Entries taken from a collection

———

**config.mk**
```make
export PLATFORM = sky130hd
export DESIGN_NAME = scac_queue
export DESIGN_NICKNAME = d
export VERILOG_FILES = /design/src/hw/rtl/scac_pkg.sv /design/src/hw/rtl/scac_queue.sv
export SDC_FILE = /design/constraint.sdc
export NUM_CORES = 1
export LEC_CHECK = 0
export ABC_AREA = 1
export ABC_CLOCK_PERIOD_IN_PS = 20900
export BUFFER_PORTS_ARGS = -buffer_cell sky130_fd_sc_hd__buf_2
export CAP_MARGIN = 25
export CORE_MARGIN = 2
export CORE_UTILIZATION = 38
export DETAILED_ROUTE_END_ITERATION = 6
export HOLD_SLACK_MARGIN = 0.03
export REMOVE_ABC_BUFFERS = 1
export SETUP_SLACK_MARGIN = 0.3
export SYNTH_ARGS = -nofsm -noshare
export SYNTH_HDL_FRONTEND = slang
export SYNTH_SLANG_ARGS = --single-unit
```
**constraint.sdc**
```tcl
create_clock -name clk -period 20.9 [get_ports clk]
set_clock_uncertainty 0.15 [all_clocks]
set_input_delay 2.09 -clock clk [delete_from_list [all_inputs] [get_ports clk]]
set_output_delay 2.09 -clock clk [all_outputs]
set_load 0.01 [all_outputs]
```
**src/hw/rtl/scac_pkg.sv**
```systemverilog
`default_nettype none
// ----------------------------------------------------------------------------
// scac_pkg
// Types, constants and helpers shared by the Sampson cost accumulator files.
// ----------------------------------------------------------------------------
package scac_pkg;

  localparam int FRAC_BITS_DEF = 16;  // fraction bits of points, r2, thresholds
  localparam int MATRIX_FRAC   = 18;  // fraction bits of matrix entries
  localparam int WEIGHT_FRAC   = 16;  // fraction bits of the point weight
  localparam int ENTRY_W       = 21;  // one matrix entry
  localparam int ROW_W         = 3 * ENTRY_W;
  localparam int COST_W        = 48;
  localparam int QUEUE_DEPTH   = 2;
  localparam int CFG_IDX_W     = 3;

  // configuration register indexes
  typedef enum logic [CFG_IDX_W-1:0] {
    REG_ROW_ZERO = 3'd0,
    REG_ROW_ONE  = 3'd1,
    REG_ROW_TWO  = 3'd2,
    REG_THRESH   = 3'd3,
    REG_INV      = 3'd4
  } cfg_reg_t;

  typedef struct packed {
    logic signed [31:0] first_x;
    logic signed [31:0] first_y;
    logic signed [31:0] second_x;
    logic signed [31:0] second_y;
    logic [23:0]        point_weight;
    logic               last_point;
  } in_t;

  typedef struct packed {
    logic [31:0]              squared_error;
    logic signed [COST_W-1:0] running_cost;
    logic                     cost_final;
    logic                     degenerate;
  } out_t;

  // queue entry: the request plus what the front found out about it
  typedef struct packed {
    in_t  item;
    logic zero_wt;
  } qent_t;

  typedef struct packed {
    logic  valid;
    qent_t ent;
  } qpush_t;

  typedef struct packed {
    logic full;
    logic empty;
  } qstat_t;

  typedef struct packed {
    logic [ROW_W-1:0] row0;
    logic [ROW_W-1:0] row1;
    logic [ROW_W-1:0] row2;
    logic [31:0]      thresh;
    logic [31:0]      inv;
  } cfg_t;

  typedef enum logic [3:0] {
    ST_IDLE,
    ST_PROJ,
    ST_DEN,
    ST_EPI,
    ST_NUM,
    ST_CHK,
    ST_DIV,
    ST_LOSS,
    ST_WGT
  } back_state_t;

  // signed entry of a packed matrix row, column 0 in the low bits
  function automatic logic signed [ENTRY_W-1:0] entry(input logic [ROW_W-1:0] row,
                                                      input int col);
    entry = $signed(row[ENTRY_W*col +: ENTRY_W]);
  endfunction

endpackage
`default_nettype wire

```
**src/hw/rtl/scac_queue.sv**
```systemverilog
`default_nettype none
// ----------------------------------------------------------------------------
// scac_queue
// Short FIFO between the front and back parts.
// ----------------------------------------------------------------------------
module scac_queue #(
  parameter int DEPTH = scac_pkg::QUEUE_DEPTH
) (
  input  wire logic             clk,
  input  wire logic             rst_n,
  input  wire scac_pkg::qpush_t push,
  input  wire logic             pop,
  output scac_pkg::qent_t       pop_data,
  output scac_pkg::qstat_t      qstat
);

  localparam int PW = (DEPTH > 1) ? $clog2(DEPTH) : 1;
  localparam int CW = $clog2(DEPTH + 1);

  scac_pkg::qent_t mem [DEPTH];
  logic [PW-1:0]   wr_ptr_r, wr_ptr_nxt, rd_ptr_r, rd_ptr_nxt;
  logic [CW-1:0]   count_r, count_nxt;
  logic            do_push, do_pop;

  assign qstat.full  = (count_r == CW'(DEPTH));
  assign qstat.empty = (count_r == '0);
  assign do_push     = push.valid & ~qstat.full;
  assign do_pop      = pop & ~qstat.empty;
  assign pop_data    = mem[rd_ptr_r];

  // pointer and fill count update
  always_comb begin
    wr_ptr_nxt = wr_ptr_r;
    rd_ptr_nxt = rd_ptr_r;
    count_nxt  = count_r;
    if (do_push) begin
      wr_ptr_nxt = (wr_ptr_r == PW'(DEPTH - 1)) ? '0 : wr_ptr_r + 1'b1;
    end
    if (do_pop) begin
      rd_ptr_nxt = (rd_ptr_r == PW'(DEPTH - 1)) ? '0 : rd_ptr_r + 1'b1;
    end
    if (do_push && !do_pop) begin
      count_nxt = count_r + 1'b1;
    end else if (do_pop && !do_push) begin
      count_nxt = count_r - 1'b1;
    end
  end

  always_ff @(posedge clk) begin
    if (!rst_n) begin
      wr_ptr_r <= '0;
      rd_ptr_r <= '0;
      count_r  <= '0;
    end else begin
      wr_ptr_r <= wr_ptr_nxt;
      rd_ptr_r <= rd_ptr_nxt;
      count_r  <= count_nxt;
    end
  end

  always_ff @(posedge clk) begin
    if (do_push) begin
      mem[wr_ptr_r] <= push.ent;
    end
  end

endmodule
`default_nettype wire

```
==> results by group <==
Finish
  • Post-Layout Cell Count: between 1000 and 1500
  • Share of layout cells above drive strength 1: 59.5%
  • Layout net count: 1018
  • Register area: roughly 9400 um^2
  • Area occupied by multi-input gates: 2080 um^2
  • Layout area overhead: 27.0%
  • Fillers: 2554

Yosys
  • Top post-synthesis cells by count: edfxtp_1, mux2_2, mux2_4
  • Post-synth top area cell: edfxtp_1
  • Synth Warn #: 0
  • Post-Syn Area: approximately 12000 um^2
  • Number of enable flip-flop cells after synthesis: ~310
  • Synth area leaders: edfxtp_1, mux2_2, mux2_4
  • Post-Syn Instances: 517
  • Top FF cell, synth: edfxtp_1
  • Seq/Total Area, Yosys: 80.7%
  • Count leader, synth: edfxtp_1
  • Netlist cell types: 14
  • Avg Cell Area, Syn: about 22 um^2
  • Ys async rst share: 0%
  • Yosys top cell area share: between 70 and 80%
  • Number of synthesized register bits: between 300 and 400

Power
  • Worst IR Drop VDD: a little under 0.07 mV
  • Psw: about 460 uW
  • Pwr Density: 121 nW/um^2
  • Sequential share of power: 46.2%
  • LEAKAGE: 5.61 nW
  • Gate power share: 22.1%
  • Net Sw Frac: 25.9%
  • Clock power frac: about a third
  • Pint: about 1.3 mW

Clock network
  • # hold bufs at CTS: 0
  • Clk Latency, worst-skew pair: 0.49 ns
  • CTS resizes: 0
  • Clk slew on worst S/H paths: 0.05 ns
  • H-Tree Depth: 2
  • CTS buffer count: 35
  • Total setup buffers inserted after CTS: 0
  • CTS tree: yes
  • Clk buf depth: 3
  • Root Driver: clkbuf_16
  • TritonCTS Sinks: 313

Die
  • Core area: approximately 30000 um^2
  • Chip width: roughly 180 um
  • Die Height: 179 um
  • Initial Utilization: between 30% and 40%
  • I/O pins: 314
  • Rows: 63
  • Die area: 31900 um^2

Worst hold path
  • Worst min-delay path class: reg2reg
  • Hold depth: 2

STA
  • RSZ-0062 raised after global routing: false
  • Fin. max-slew vios: 0
  • Final Cycle Share: 23.2%
  • Final Hold Viols: 0
  • Setup Total Neg Slack: 0 ns
  • Slew @ Worst Pin: 0.945 ns
  • Setup violators final: 0
  • Worst slew margin: 37.0%
  • Final min period: slightly below 5 ns
  • FMAX: between 200 and 250 MHz

Global route
  • First-pass GRT wire length: 31.8 mm
  • Antenna violations before repair: 5
  • Total GRT Usage: 13.1%
  • Grt ovf: 0
  • Vias in the first global route: 5745
  • Largest net degree at the start of global routing: 66

Detailed routing
  • ANT nets after route: 0
  • Vias: 5814
  • DRT iter0 DRCs: between 200 and 250
  • Residual DRC: 0
  • Via density: 4.55
  • Pre-Repair DR Iteration Count: 6
  • Wire length per cell: approximately 18 um
  • Final wirelength: 22.5 mm

Placement
  • Post-detail-place hpwl: 14.6 mm
  • Gpl congestion: 0.710
  • PortBufs: 313
  • Cells after DPL: 1210

Critical path
  • Critical-path maximum fanout: 54
  • Startpoint Class: register
  • Required @ worst endpoint: 18.66 ns
  • Worst R2R Path Depth: 6
  • Kind of end point of the critical path: primary output
  • WS Path Type: reg2out
  • CP arrival: 2.60 ns

Run status
  • Status: finished clean

Run
  • Maxcap violations: 0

———

> _What you have to do_: From the data above, output exactly the lines between the one containing "power share: 22.1%" and the one containing "Height: 179 um", counting both of them.

> _Finished exercise_:
  • Gate power share: 22.1%
  • Net Sw Frac: 25.9%
  • Clock power frac: about a third
  • Pint: about 1.3 mW

Clock network
  • # hold bufs at CTS: 0
  • Clk Latency, worst-skew pair: 0.49 ns
  • CTS resizes: 0
  • Clk slew on worst S/H paths: 0.05 ns
  • H-Tree Depth: 2
  • CTS buffer count: 35
  • Total setup buffers inserted after CTS: 0
  • CTS tree: yes
  • Clk buf depth: 3
  • Root Driver: clkbuf_16
  • TritonCTS Sinks: 313

Die
  • Core area: approximately 30000 um^2
  • Chip width: roughly 180 um
  • Die Height: 179 um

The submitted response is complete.